- Directed by: Fina Torres
- Written by: Jorge Camacho; Julio Carrillo; Fina Torres;
- Produced by: Delfina Catalá; Marco Mundaraín; Camilo Vives; Fina Torres;
- Starring: Prakriti Maduro; Juan Carlos García;
- Distributed by: Villa del Cine
- Release date: 21 July 2010;
- Running time: 100 minutes
- Country: Venezuela
- Language: Spanish

= Habana Eva =

Habana Eva is a 2010 Venezuelan romantic comedy film directed by Fina Torres, starring Prakriti Maduro and Juan Carlos García and filmed in Havana, Cuba.

The film won the Best International Feature award at the New York International Latino Film Festival and Best Feature Film at the Los Angeles Latino International Film Festival.

==Synopsis==
Eva (Maduro) works in a Havana clothing factory as a seamstress. She has bigger dreams than this, wanting to become a fashion designer but also to have a home of her own that she can share with Angel (Almirante), her reliable long-term boyfriend. In the slums one day she sees photographer Jorge (García), an exile raised in Venezuela, compiling architecture photography of the city. A chance encounter brings her upon a career opportunity, aligning with her romantic turmoil.

==Cast==
- Prakriti Maduro as Eva
- Juan Carlos García as Jorge
- Carlos Enrique Almirante as Angel
- Yuliet Cruz as Teresa

== Reception ==
The Hollywood Reporter described the film as "[a]n agreeably indulgent slice of escapist wish fulfillment [that] charms with its breezy style and appealing performances", saying that it aligns well for the mass markets and art-house festivals both. It suggests that the film's light and fast pace distracts from the improbability of some events, and that the "shift toward lighthearted magical realism in the latter half [...] manages to suitably support the film's fantasy arc".
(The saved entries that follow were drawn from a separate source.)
File: config.mk
export PLATFORM = sky130hd
export DESIGN_NAME = aluCluster
export DESIGN_NICKNAME = d
export VERILOG_FILES = /design/src/aluOpPkg.sv /design/src/rsTypesPkg.sv /design/src/dispatchIf.sv /design/src/issueIf.sv /design/src/aluCluster.sv /design/src/aluRs.sv /design/src/aluUnit.sv /design/src/operandWakeup.sv /design/src/rsLine.sv
export SDC_FILE = /design/constraint.sdc
export NUM_CORES = 2
export LEC_CHECK = 0
export BUFFER_PORTS_ARGS = -buffer_cell sky130_fd_sc_hd__buf_4
export CAP_MARGIN = 20
export CORE_MARGIN = 2
export CORE_UTILIZATION = 29
export DETAILED_ROUTE_END_ITERATION = 16
export PLACE_DENSITY_LB_ADDON = 0.08
export SETUP_SLACK_MARGIN = 0.4
export SKIP_CTS_REPAIR_TIMING = 1
export SLEW_MARGIN = 20
export SYNTH_ARGS = -nofsm -noshare
export SYNTH_HDL_FRONTEND = slang
export SYNTH_SLANG_ARGS = --single-unit
File: constraint.sdc
create_clock -name clk -period 5.95 [get_ports clk]
set_input_delay 1.4875 -clock clk [delete_from_list [all_inputs] [get_ports clk]]
set_output_delay 1.4875 -clock clk [all_outputs]
set_load 0.02 [all_outputs]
Ronnie Scheib of Variety also complements how it is "[l]iberally dusted with magic realism", suggesting that is a more successfully executed version of Torres' landmark Woman on Top, with a more Latin sentiment. Schieb writes that the "graceful flow" of "Havana’s open spaces facilitat[ing] movement [...] brings the city's streets and inhabitants into the frame, not as touristy backdrops but as integral elements in an ongoing pageant", which "comes as a breath of fresh air".

The film has a 62% fresh rating on Rotten Tomatoes.